● **ASSIGNED TASK**: Could you print exactly the lines of the listing below, starting at the line that has "export IMPL_pwr_density_cell_nw_per_um2=90.6" and ending at the line that has "0 | 0.0000228 |", and only those lines?
┌──
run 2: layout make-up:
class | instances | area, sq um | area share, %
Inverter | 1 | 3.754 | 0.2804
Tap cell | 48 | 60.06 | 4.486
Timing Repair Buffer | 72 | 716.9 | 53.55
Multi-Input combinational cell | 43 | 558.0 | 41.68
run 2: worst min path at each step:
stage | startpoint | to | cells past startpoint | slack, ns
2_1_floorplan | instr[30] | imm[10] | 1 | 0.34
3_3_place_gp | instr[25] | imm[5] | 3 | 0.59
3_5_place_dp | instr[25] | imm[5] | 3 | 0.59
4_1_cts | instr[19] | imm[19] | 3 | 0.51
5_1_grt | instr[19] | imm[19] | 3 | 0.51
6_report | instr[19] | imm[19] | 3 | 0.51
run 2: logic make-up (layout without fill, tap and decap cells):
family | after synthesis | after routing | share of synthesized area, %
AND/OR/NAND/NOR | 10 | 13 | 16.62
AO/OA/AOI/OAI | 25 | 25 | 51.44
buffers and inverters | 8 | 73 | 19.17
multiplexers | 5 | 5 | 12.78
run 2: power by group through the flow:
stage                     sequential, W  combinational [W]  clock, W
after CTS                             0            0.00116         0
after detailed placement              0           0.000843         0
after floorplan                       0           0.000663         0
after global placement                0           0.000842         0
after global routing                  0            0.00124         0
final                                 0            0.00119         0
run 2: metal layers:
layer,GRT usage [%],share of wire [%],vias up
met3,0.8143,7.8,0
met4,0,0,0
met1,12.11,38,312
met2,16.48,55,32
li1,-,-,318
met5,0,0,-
### src/hw/cpuPkg.sv
package cpuPkg;

    // Datapath width
    localparam int xlen = 32;

    // Instruction memory, word addressed
    localparam int imemDepth = 256;
    localparam int imemAddrW = 8;

    // Data memory, word addressed
    localparam int dmemDepth = 256;
    localparam int dmemAddrW = 8;

    // Major opcodes of the supported RV32I subset
    typedef enum logic [6:0] {
        opLoad   = 7'b0000011,
        opImm    = 7'b0010011,
        opStore  = 7'b0100011,
        opReg    = 7'b0110011,
        opLui    = 7'b0110111,
        opBranch = 7'b1100011
    } opcodeT;

    // ALU operations
    typedef enum logic [3:0] {
        aluAdd   = 4'd0,
        aluSub   = 4'd1,
        aluAnd   = 4'd2,
        aluOr    = 4'd3,
        aluXor   = 4'd4,
        aluSlt   = 4'd5,  // Signed compare
        aluSll   = 4'd6,
        aluSrl   = 4'd7,
        aluPassB = 4'd8   // Operand b straight through
    } aluOpT;

    // Immediate formats
    typedef enum logic [1:0] {
        immI = 2'd0,
        immS = 2'd1,
        immB = 2'd2,
        immU = 2'd3
    } immSelT;

endpackage

### src/hw/decoder.sv
`timescale 1ns/10ps

module decoder (
    input  logic [cpuPkg::xlen-1:0] instr,
    output logic                    regWe,
    output logic                    aluSrc,
    output logic                    memWe,
    output logic                    memToReg,
    output logic                    branch,
    output logic                    branchNe,
    output logic                    luiSel,
    output cpuPkg::aluOpT           aluOp,
    output cpuPkg::immSelT          immSel
);
    import cpuPkg::*;

    opcodeT     opcode;
    logic [2:0] funct3;
    logic [6:0] funct7;
    aluOpT      funcOp;   // ALU op implied by funct3
    logic       rLegal;
    logic       iLegal;

    assign opcode = opcodeT'(instr[6:0]);
    assign funct3 = instr[14:12];
    assign funct7 = instr[31:25];

    // Bit 30 only on sub and no sltu
    assign rLegal = ((funct7 == 7'b0000000) && (funct3 != 3'b011))
                 || ((funct7 == 7'b0100000) && (funct3 == 3'b000));
    assign iLegal = funct3 inside {3'b000, 3'b010, 3'b100, 3'b110, 3'b111};

    // ALU control
    always_comb begin
        case (funct3)
            3'b000:  funcOp = ((opcode == opReg) && instr[30]) ? aluSub : aluAdd;
            3'b001:  funcOp = aluSll;
            3'b010:  funcOp = aluSlt;
            3'b100:  funcOp = aluXor;
            3'b101:  funcOp = aluSrl;
            3'b110:  funcOp = aluOr;
            3'b111:  funcOp = aluAnd;
            default: funcOp = aluAdd;
        endcase
    end

    // Main control
    always_comb begin
        regWe    = 1'b0;
        aluSrc   = 1'b0;
        memWe    = 1'b0;
        memToReg = 1'b0;
        branch   = 1'b0;
        branchNe = 1'b0;
        luiSel   = 1'b0;
        aluOp    = aluAdd;
        immSel   = immI;
        case (opcode)
            opReg: begin
                regWe = rLegal;
                aluOp = funcOp;
            end
            opImm: begin
                regWe  = iLegal;
                aluSrc = 1'b1;
                aluOp  = funcOp;
            end
            opLoad: begin
                regWe    = (funct3 == 3'b010);  // lw only
                memToReg = (funct3 == 3'b010);
                aluSrc   = 1'b1;
            end
            opStore: begin
                memWe  = (funct3 == 3'b010);    // sw only
                aluSrc = 1'b1;
                immSel = immS;
            end
            opBranch: begin
                branch   = (funct3 == 3'b000) || (funct3 == 3'b001);
                branchNe = funct3[0];
                aluOp    = aluSub;               // Equality through the zero flag
                immSel   = immB;
            end
            opLui: begin
                regWe  = 1'b1;
                luiSel = 1'b1;
                aluSrc = 1'b1;
                aluOp  = aluPassB;
                immSel = immU;
            end
            default: ;                           // Illegal, no side effects
        endcase
    end

endmodule

### config.mk
export PLATFORM = sky130hd
export DESIGN_NAME = decoder
export DESIGN_NICKNAME = d
export VERILOG_FILES = /design/src/hw/cpuPkg.sv /design/src/hw/decoder.sv
export SDC_FILE = /design/constraint.sdc
export NUM_CORES = 1
export LEC_CHECK = 0
export BUFFER_PORTS_ARGS = -buffer_cell sky130_fd_sc_hd__buf_2
export CAP_MARGIN = 20
export CORE_AREA = 2 2 39 41
export DETAILED_ROUTE_END_ITERATION = 8
export DIE_AREA = 0 0 41 43
export GPL_ROUTABILITY_DRIVEN = 1
export GPL_TIMING_DRIVEN = 0
export PLACE_DENSITY_LB_ADDON = 0.12
export SYNTH_ARGS = -nofsm -noshare
export SYNTH_HDL_FRONTEND = slang
export SYNTH_SLANG_ARGS = --single-unit
export TNS_END_PERCENT = 5
### constraint.sdc
create_clock -name vclk -period 2.9
set_clock_uncertainty 0.1 [all_clocks]
set_input_delay 0.29 -clock vclk [all_inputs]
set_output_delay 0.29 -clock vclk [all_outputs]
set_load 0.02 [all_outputs]
# After elaboration in Yosys (flattened, before gate mapping)
# Index checks and enable logic that the tools add are counted.
totals:
  ff_bits: 0
  inputBits: 32
  output_inout_bits: 13
  word_cells: 35
classes:
  eq_ne: 14
  muxes: 11
  n_reduce_logical: 10
op_table:
  columns: ["cell", "count"]
  rows:
  - ["$eq 7x6->1 const B", 4]
  - ["$pmux 3 s7", 1]
  - ["$eq 3x3->1 const B", 4]
  - ["$pmux 4 s3", 1]
  - ["$eq 7x2->1 const B", 1]
  - ["$eq 7x5->1 const B", 1]
  - ["$eq 7x7->1 const B", 1]
  - ["$logic_not 7->1", 1]
  - ["$mux 1", 7]
  - ["$pmux 2 s3", 1]
  - ["$reduce_bool 5->1", 1]
  - ["$pmux 1 s4", 1]
  - ["$reduce_or 4->1", 1]
  - ["$eq 3x1->1 const B", 1]
  - ["$eq 3x2->1 const B", 1]
  - ["$logic_and 1x1->1", 3]
  - ["$logic_not 3->1", 1]
  - ["$ne 3x2->1 const B", 1]
  - ["$logic_or 1x1->1", 2]
  - ["$reduce_or 2->1", 1]

# Longest topological paths before layout
# Gate-level depths: netlist of the first run.
logic_depth:
  ltp_word: 5
  ltp_mapped: 5

# Worst setup path before layout of the first run
# No wires, ideal clock.
synth_path:
  path_kind: "input to output"
  startpoint: "in instr[2] (netlist bit)"
  endpoint: "out memWe"
  t_arrival_ns: 1.503
  path_slack_ns: 1.007
  cell_stages: 4
  n_path_buf: 2
  path_cell_list: "buf_2 -> or2_1 -> buf_6 -> nor4_1"
synth_between:
  elab_chain_len: 2
synth_lines:
  columns: ["item", "line", "text"]
  rows:
  - ["start, declared", "decoder.sv:4", "input logic [cpuPkg::xlen-1:0] instr,"]
  - ["$eq 7x6->1", "decoder.sv:58", "case (opcode)"]
  - ["$mux 1", "decoder.sv:58", null]
  - ["end, declared", "decoder.sv:7", "output logic memWe,"]
# Every way passes these cells.

# Final worst setup path of the first run
layout_path:
  startpoint: "in instr[3] (netlist bit)"
  endpoint: "out regWe"
layout_between:
  elab_chain_len: 2
  elab_cells_between_ends: 5
layout_lines:
  columns: ["item", "line", "text"]
  rows:
  - ["$eq 7x6->1 (tied with other cells)", "decoder.sv:58", null]
  - ["$pmux 1 s4 (*)", "decoder.sv:58", null]
  - ["end, declared", "decoder.sv:5", "output logic regWe,"]
# Every way passes the cells marked *; elsewhere a longest branch is shown, timed or not.

==> flow_metrics.env, run 1 <==
export IMPL_nNetsFinal=111
export IMPL_diodes=0
export IMPL_clkPwrFrac=0
export IMPL_max_freq_mhz=525
export IMPL_pre_cts_ws_ns=0.976
export IMPL_synth_area_um2=309
export IMPL_hold_path_class="primary input to primary output"
export IMPL_slew_violations=0
export IMPL_period_share=0.657
export IMPL_initial_core_util=0.223
export IMPL_crit_type="primary input to primary output"
export IMPL_mostFrequentLayoutCells="29 x buf_2, 6 x nor3_1, 4 x nand2_1, 4 x a21oi_1"
export IMPL_cellLeakagePower_nw=0.231
export IMPL_die_w_um=41
export IMPL_drive_above_1_share=0.429
export IMPL_num_vias=430
export IMPL_setup_violations=0
export IMPL_drtIter0Drc=7
export IMPL_track_usage=0.0959
export IMPL_place_hpwl_um=729
export IMPL_cts_setup_buffers=0
export IMPL_final_antenna_net_count=0
export IMPL_cp_end_kind="primary output"
export IMPL_pwr_density_cell_nw_per_um2=90.6
export IMPL_p_sw_frac=0.534
export IMPL_layout_commonest_cell="buf_2"
export IMPL_p_int_w=0.0000198
export IMPL_totalWireLength_um=884
export IMPL_grt_ovfl_total=0
export IMPL_die_h_um=43
export IMPL_syn_nets=81
export IMPL_dieArea_um2=1760
export IMPL_outcome="finished, final reports clean"
export IMPL_grt_pass1_wl_um=1300
export IMPL_ioPinCount=45
export IMPL_crit_path_start_kind="primary input"
export IMPL_cap_violations=0
export IMPL_grt_start_max_net_pins=11
export IMPL_syn_inst=49
export IMPL_antenna_found_initial=0
export IMPL_syn_area_per_cell_um2=6.31
export IMPL_critPathRequiredTime_ns=2.51
export IMPL_drc=0
export IMPL_whs_path_depth=3
export IMPL_min_period_ns=1.90
export IMPL_hold_path_end="branch"
export IMPL_hold_start="instr[14]"
export IMPL_grt_pass1_vias=317
export IMPL_nClkBuffers=0
export IMPL_seq_power_share=0
export IMPL_rows=14
export IMPL_pwr_share_comb=1.000
export IMPL_hold_violations=0
export IMPL_p_switching_w=0.0000227
export IMPL_ys_seq_area_frac=0
export IMPL_core_um2=1380
export IMPL_wl_per_cell_um=9.51
export IMPL_path_max_fanout=7
export IMPL_io_buffers=28
export IMPL_post_route_worst_setup_slack_ns=0.996
export IMPL_cts_resized=0
export IMPL_first_pass_iters=4
export IMPL_postCtsHoldBufs=0
export IMPL_routabilityCongestion=0.602
export IMPL_tns_ns=0
export IMPL_viasPerCell=4.62
export IMPL_rsz0062_at_grt="no"
export IMPL_seq_cells=0
export IMPL_worstPathArrival_ns=1.51
export IMPL_yosysWarnings=0
export IMPL_area_growth_pct=51.8
export IMPL_ir_drop_v=0.0000279
export IMPL_seq_area_um2=0
export IMPL_max_slew_worst_pin_slew_ns=0.353
export IMPL_slew_headroom=0.765
export IMPL_synth_cell_type_count=29
[logic make-up after synthesis]
logic type             Yosys count  synth area share
AND/OR/NAND/NOR                 31             0.640
XOR/XNOR                         2            0.0567
AO/OA/AOI/OAI                   11             0.202
buffers and inverters            5             0.101
[power by group through the flow]
| stage | clock network, W | registers [W] | logic, W |
|---|---|---|---|
| floorplan | 0 | 0 | 0.0000228 |
| global placement | 0 | 0 | 0.0000428 |
| detailed placement | 0 | 0 | 0.0000428 |
| CTS | 0 | 0 | 0.0000429 |
| global route | 0 | 0 | 0.0000478 |
| finish | 0 | 0 | 0.0000425 |
[synth_stat cells (2+ instances only)]
| library cell | instances | share of area |
|---|---|---|
| nand2_1 | 4 | 0.049 |
| nor2_1 | 2 | 0.024 |
| or3_1 | 2 | 0.040 |
| nand4b_1 | 2 | 0.057 |
| nor4_1 | 2 | 0.040 |
| nor3_1 | 6 | 0.097 |
| a21oi_1 | 4 | 0.065 |
| o21ai_0 | 3 | 0.049 |
| nor2b_1 | 2 | 0.040 |
| nand2b_1 | 3 | 0.061 |
[layer usage]
metal  vias to the layer above  wire length, um  GRT usage
met5                         -                0          0
met1                       172              435      0.158
met2                        22              364      0.141
li1                        236                -          -
met4                         0                0          0
met3                         0               85    0.00524
[worst max-delay path: stages]
cell      delay [ns]
buf_2           0.10
nand3b_4        0.15
or2_1           0.22
buf_6           0.13
or3_1           0.30
o22ai_1         0.15
buf_2           0.18
[per-stage QoR]
stage / instances / power (W) / hold WS [ns] / utilization / instance area (um^2)
after CTS: 93 / 0.0000429 / 0.839 / 0.339 / 469
after floorplan: 49 / 0.0000228 / 0.566 / - / 309
after global placement: 93 / 0.0000428 / 0.841 / 0.339 / 469
after global routing: 93 / 0.0000478 / 0.865 / 0.339 / 469
final: 93 / 0.0000425 / 0.843 / 0.339 / 469
after detailed placement: 93 / 0.0000428 / 0.837 / 0.339 / 469
[cell type report]
class	count	area [um^2]
fill	157	915
buffer	4	27.5
inverter	1	3.75
tap	16	20.0
timing repair buffer	28	140
multi-input combinational	44	278
[how the worst max path moves through the flow]
stage / slack (ns) / start / cells past startpoint / to
floorplan: 1.01 / instr[2] / 4 / memWe
global placement: 0.97 / instr[3] / 7 / regWe
detailed placement: 0.98 / instr[3] / 7 / regWe
CTS: 0.98 / instr[3] / 7 / regWe
global route: 0.94 / instr[3] / 7 / regWe
finish: 1.0 / instr[3] / 7 / regWe
Note: power is estimated with default switching activity, not from simulation.
==> inputs of run 2 (changes only) <==
==> constraint.sdc (replaced) <==
create_clock -name vclk -period 1.5
set_clock_uncertainty 0.1 [all_clocks]
set_input_delay 0.15 -clock vclk [all_inputs]
set_output_delay 0.15 -clock vclk [all_outputs]
set_load 0.02 [all_outputs]
==> run 2 against run 1 <==
  * Total power is 110% higher
  * Cell count did not move
  * The run now ends with negative setup slack left
  * Sequential cell count is the same
  * Hold slack worse by 0.28 ns
==> flow_metrics.env, run 2 (synthesized netlist as in run 1, its figures left out) <==
export IMPL_outcome="finished, violations left"
export IMPL_violations="negative setup slack"
export IMPL_utilization=0.372
export IMPL_design_area_um2=514
export IMPL_first_pass_iters=4
export IMPL_ir_drop_v=0.0000550
export IMPL_fillerInstances=160
export IMPL_cap_violations=0
export IMPL_area_growth_pct=66.4
export IMPL_grt_ovfl_total=0
export IMPL_routabilityCongestion=0.595
export IMPL_die_h_um=43
export IMPL_mostFrequentLayoutCells="25 x buf_2, 5 x nor3_1, 5 x buf_4, 4 x nand2_1"
export IMPL_postCtsHoldBufs=0
export IMPL_grt_start_max_net_pins=11
export IMPL_pwr_density_cell_nw_per_um2=176
export IMPL_nClkBuffers=0
export IMPL_crit_type="primary input to primary output"
export IMPL_place_area_um2=475
export IMPL_crit_path_start_kind="primary input"
export IMPL_num_vias=462
export IMPL_hold_ws_ns=0.566
export IMPL_ioPinCount=45
export IMPL_max_freq_mhz=649
export IMPL_slew_violations=0
export IMPL_place_hpwl_um=747
export IMPL_min_period_ns=1.54
export IMPL_final_antenna_net_count=0
export IMPL_cp_end_kind="primary output"
export IMPL_io_buffers=28
export IMPL_cellLeakagePower_nw=0.243
export IMPL_layout_commonest_cell="buf_2"
export IMPL_antenna_found_initial=0
export IMPL_drc=0
export IMPL_seq_cells=0
export IMPL_totalWireLength_um=941
export IMPL_hold_path_class="primary input to primary output"
export IMPL_initial_core_util=0.223
export IMPL_die_w_um=41
export IMPL_nNetsFinal=111
export IMPL_viasPerCell=4.97
export IMPL_rsz0062_at_grt="yes"
export IMPL_slew_headroom=0.736
export IMPL_post_route_worst_setup_slack_ns=-0.0410
export IMPL_grt_pass1_wl_um=1460
export IMPL_period_share=1.03
export IMPL_dieArea_um2=1760
export IMPL_grt_pass1_vias=356
export IMPL_setup_violations=1
export IMPL_diodes=0
export IMPL_seq_area_um2=0
export IMPL_hold_violations=0
export IMPL_multi_input_area_um2=313
export IMPL_critPathRequiredTime_ns=1.25
export IMPL_drive_above_1_share=0.519
export IMPL_drtIter0Drc=11
export IMPL_rows=14
export IMPL_max_slew_worst_pin_slew_ns=0.395
export IMPL_worstPathArrival_ns=1.29
export IMPL_path_max_fanout=3
export IMPL_core_um2=1380
export IMPL_track_usage=0.110
export IMPL_wl_per_cell_um=10.1
## run 2: worst paths after layout
path                  startpoint  cells after the start  endpoint  slack (ns)
worst max-delay path    instr[3]                      6     regWe       -0.04
worst min-delay path   instr[14]                      3    branch        0.57
## run 2: what timing repair did
action,4_1_cts,5_1_grt
setup buffers,1,0
endpoints found under the setup margin,1,6
pin swaps,2,1
hold endpoints to repair,0,0
gates resized for setup,4,7
## run 2: area by class of cell
class / count / share of cell area
plain buffers: 3 / 0.0316
inverters: 1 / 0.00730
well taps: 16 / 0.0389
repair buffers: 29 / 0.314
multi-input cells: 44 / 0.608
## run 2: stage by stage
step	std cells	setup slack, ns	TNS [ns]	total power, W
after floorplan	49	-0.0888	-0.158	0.0000449
after global placement	93	-0.152	-0.152	0.0000834
after detailed placement	93	-0.154	-0.154	0.0000845
after CTS	93	-0.0604	-0.0604	0.0000880
after global routing	93	-0.105	-0.223	0.000101
final	93	-0.0410	-0.0410	0.0000904
## run 2: power by group
group	total [W]	switching, W	internal, W
logic	0.0000904	0.0000491	0.0000413
clock network	0	0	0
registers	0	0	0
## run 2: metal layers
| layer | global-route usage | vias to the layer above | share of wire |
|---|---|---|---|
| met2 | 0.175 | 21 | 0.48 |
| met5 | 0 | - | 0 |
| met4 | 0 | 0 | 0 |
| li1 | - | 236 | - |
| met3 | 0 | 0 | 0.077 |
| met1 | 0.171 | 205 | 0.44 |
## run 2: worst max-delay path, cell delays in order
cell      delay (ns)
buf_6           0.09
nand3b_4        0.15
or2_4           0.25
or3_1           0.31
o22ai_1         0.18
buf_4           0.16
===== src/cgra_consts.svh =====
/*
 * Array geometry and field widths of the CGRA.
 * The PE address is row * CGRA_COLS + column, so CGRA_ADDR_W must cover CGRA_NUM_PE.
 */
`ifndef CGRA_CONSTS_SVH
`define CGRA_CONSTS_SVH

// Grid size
`define CGRA_ROWS    4
`define CGRA_COLS    4
`define CGRA_NUM_PE  16

// Lane payload
`define CGRA_DATA_W  32

// Configuration fields
`define CGRA_IMM_W   16
`define CGRA_ADDR_W  4
`define CGRA_OP_W    3

`endif


===== src/cgra_cfg_decode.sv =====
/*
 * Configuration address decode. A PE counts as configured from the cycle after its
 * first frame until reset, and runs only while configured and execute_i is high.
 */
`timescale 1ns/1ns
`include "cgra_consts.svh"

module cgra_cfg_decode (
    input  logic                     clk,
    input  logic                     rst_n_bs,
    input  logic                     cfg_we_i,
    input  logic [`CGRA_ADDR_W-1:0]  pe_addr_i,
    input  logic                     execute_i,
    output logic [`CGRA_NUM_PE-1:0]  cfg_load_o,
    output logic [`CGRA_NUM_PE-1:0]  pe_run_o
);

    logic [`CGRA_NUM_PE-1:0] configured_q;

    always_comb begin
        for (int i = 0; i < `CGRA_NUM_PE; i++) begin
            cfg_load_o[i] = cfg_we_i && (pe_addr_i == i[`CGRA_ADDR_W-1:0]);
        end
    end

    always_ff @(posedge clk or negedge rst_n_bs) begin
        if (!rst_n_bs) begin
            configured_q <= '0;
        end else begin
            configured_q <= configured_q | cfg_load_o;
        end
    end

    assign pe_run_o = configured_q & {`CGRA_NUM_PE{execute_i}};

    // At most one PE loads per strobe
    a_load_onehot: assert property (@(posedge clk) disable iff (!rst_n_bs)
        $onehot0(cfg_load_o));

endmodule


===== config.mk =====
export PLATFORM = sky130hd
export DESIGN_NAME = cgra_cfg_decode
export DESIGN_NICKNAME = d
export VERILOG_FILES = /design/src/cgra_cfg_decode.sv
export VERILOG_INCLUDE_DIRS = /design/src
export SDC_FILE = /design/constraint.sdc
export NUM_CORES = 1
export LEC_CHECK = 0
export BUFFER_PORTS_ARGS = -buffer_cell sky130_fd_sc_hd__buf_4
export CORE_MARGIN = 2
export CORE_UTILIZATION = 39
export CTS_CLUSTER_DIAMETER = 120
export DETAILED_ROUTE_END_ITERATION = 10
export PLACE_DENSITY = 0.79
export RECOVER_POWER = 50
export SYNTH_ARGS = -nofsm -noshare
export SYNTH_HDL_FRONTEND = slang
export SYNTH_SLANG_ARGS = --single-unit

===== constraint.sdc =====
create_clock -name clk -period 0.8 [get_ports clk]
set_input_delay 0.08 -clock clk [delete_from_list [all_inputs] [get_ports clk]]
set_output_delay 0.08 -clock clk [all_outputs]
set_load 0.02 [all_outputs]
[src/sm83_pkg.sv]
package sm83_pkg;

    typedef logic [7:0]  byte_t;
    typedef logic [15:0] addr_t;

    // Codes 0 to 7 match the opcode register fields, 6 is the [HL] slot
    typedef enum logic [3:0] {
        R_B = 4'd0,
        R_C = 4'd1,
        R_D = 4'd2,
        R_E = 4'd3,
        R_H = 4'd4,
        R_L = 4'd5,
        R_A = 4'd7,
        R_Z = 4'd8
    } r8_t;

    // Same order as opcode bits 5:4
    typedef enum logic [1:0] {RR_BC, RR_DE, RR_HL, RR_SP} rr_t;

    typedef enum logic [1:0] {BUS_IDLE, BUS_FETCH, BUS_READ, BUS_WRITE} bus_op_t;

    // First eight codes equal opcode bits 5:3 of the 8-bit ALU group
    typedef enum logic [3:0] {
        ADD  = 4'd0,
        ADC  = 4'd1,
        SUB  = 4'd2,
        SBC  = 4'd3,
        AND  = 4'd4,
        XOR  = 4'd5,
        OR   = 4'd6,
        CP   = 4'd7,
        INC  = 4'd8,
        DEC  = 4'd9,
        PASS = 4'd10
    } alu_op_t;

    typedef enum logic {SRC_A_ACC, SRC_A_REG} alu_src_a_t;
    typedef enum logic {SRC_B_REG, SRC_B_ONE} alu_src_b_t;
    typedef enum logic {WR_FROM_ALU, WR_FROM_BUS} wr_src_t;
    typedef enum logic {ADDR_PC, ADDR_HL} addr_sel_t;
    typedef enum logic [1:0] {MC_1, MC_2, MC_3} mcycle_t;

    typedef struct packed {
        r8_t       rd_sel;
        logic      wr_en;
        r8_t       wr_sel;
        wr_src_t   wr_src;
        logic      rr_load_z;   // Pair gets {bus, Z}
        rr_t       rr_sel;
        logic      idu_en;
        logic      idu_dec;
        logic      idu_on_pc;   // Step PC instead of rr_sel
        addr_sel_t addr_sel;
    } rf_ctrl_t;

    typedef struct packed {
        logic       en;
        alu_op_t    op;
        alu_src_a_t src_a;
        alu_src_b_t src_b;
    } alu_ctrl_t;

    typedef struct packed {
        bus_op_t op;
        addr_t   addr;
        byte_t   wdata;
    } bus_req_t;

endpackage
**config.mk**
```make
export PLATFORM = sky130hd
export DESIGN_NAME = trace_top
export DESIGN_NICKNAME = d
export VERILOG_FILES = /design/src/logic/trace_pkg.sv /design/src/logic/trace_capture.sv /design/src/logic/trace_packetizer.sv /design/src/logic/trigger_gen.sv /design/src/logic/trace_top.sv
export SDC_FILE = /design/constraint.sdc
export NUM_CORES = 1
export LEC_CHECK = 0
export ABC_AREA = 1
export ABC_CLOCK_PERIOD_IN_PS = 8470
export BUFFER_PORTS_ARGS = -buffer_cell sky130_fd_sc_hd__clkbuf_2
export CORE_UTILIZATION = 47
export DETAILED_ROUTE_END_ITERATION = 10
export HOLD_SLACK_MARGIN = 0.12
export PLACE_DENSITY = 0.71
export SLEW_MARGIN = 20
export SYNTH_ARGS = -nofsm -noshare
export SYNTH_HDL_FRONTEND = slang
export SYNTH_SLANG_ARGS = --single-unit
```
**constraint.sdc**
```tcl
create_clock -name cpu_clk -period 8.47 [get_ports cpu_clk]
set_input_delay 0 -clock cpu_clk [delete_from_list [all_inputs] [get_ports cpu_clk]]
set_output_delay 0 -clock cpu_clk [all_outputs]
set_load 0.01 [all_outputs]
```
└──
● **EXERCISE RESULT**:
export IMPL_pwr_density_cell_nw_per_um2=90.6
export IMPL_p_sw_frac=0.534
export IMPL_layout_commonest_cell="buf_2"
export IMPL_p_int_w=0.0000198
export IMPL_totalWireLength_um=884
export IMPL_grt_ovfl_total=0
export IMPL_die_h_um=43
export IMPL_syn_nets=81
export IMPL_dieArea_um2=1760
export IMPL_outcome="finished, final reports clean"
export IMPL_grt_pass1_wl_um=1300
export IMPL_ioPinCount=45
export IMPL_crit_path_start_kind="primary input"
export IMPL_cap_violations=0
export IMPL_grt_start_max_net_pins=11
export IMPL_syn_inst=49
export IMPL_antenna_found_initial=0
export IMPL_syn_area_per_cell_um2=6.31
export IMPL_critPathRequiredTime_ns=2.51
export IMPL_drc=0
export IMPL_whs_path_depth=3
export IMPL_min_period_ns=1.90
export IMPL_hold_path_end="branch"
export IMPL_hold_start="instr[14]"
export IMPL_grt_pass1_vias=317
export IMPL_nClkBuffers=0
export IMPL_seq_power_share=0
export IMPL_rows=14
export IMPL_pwr_share_comb=1.000
export IMPL_hold_violations=0
export IMPL_p_switching_w=0.0000227
export IMPL_ys_seq_area_frac=0
export IMPL_core_um2=1380
export IMPL_wl_per_cell_um=9.51
export IMPL_path_max_fanout=7
export IMPL_io_buffers=28
export IMPL_post_route_worst_setup_slack_ns=0.996
export IMPL_cts_resized=0
export IMPL_first_pass_iters=4
export IMPL_postCtsHoldBufs=0
export IMPL_routabilityCongestion=0.602
export IMPL_tns_ns=0
export IMPL_viasPerCell=4.62
export IMPL_rsz0062_at_grt="no"
export IMPL_seq_cells=0
export IMPL_worstPathArrival_ns=1.51
export IMPL_yosysWarnings=0
export IMPL_area_growth_pct=51.8
export IMPL_ir_drop_v=0.0000279
export IMPL_seq_area_um2=0
export IMPL_max_slew_worst_pin_slew_ns=0.353
export IMPL_slew_headroom=0.765
export IMPL_synth_cell_type_count=29
[logic make-up after synthesis]
logic type             Yosys count  synth area share
AND/OR/NAND/NOR                 31             0.640
XOR/XNOR                         2            0.0567
AO/OA/AOI/OAI                   11             0.202
buffers and inverters            5             0.101
[power by group through the flow]
| stage | clock network, W | registers [W] | logic, W |
|---|---|---|---|
| floorplan | 0 | 0 | 0.0000228 |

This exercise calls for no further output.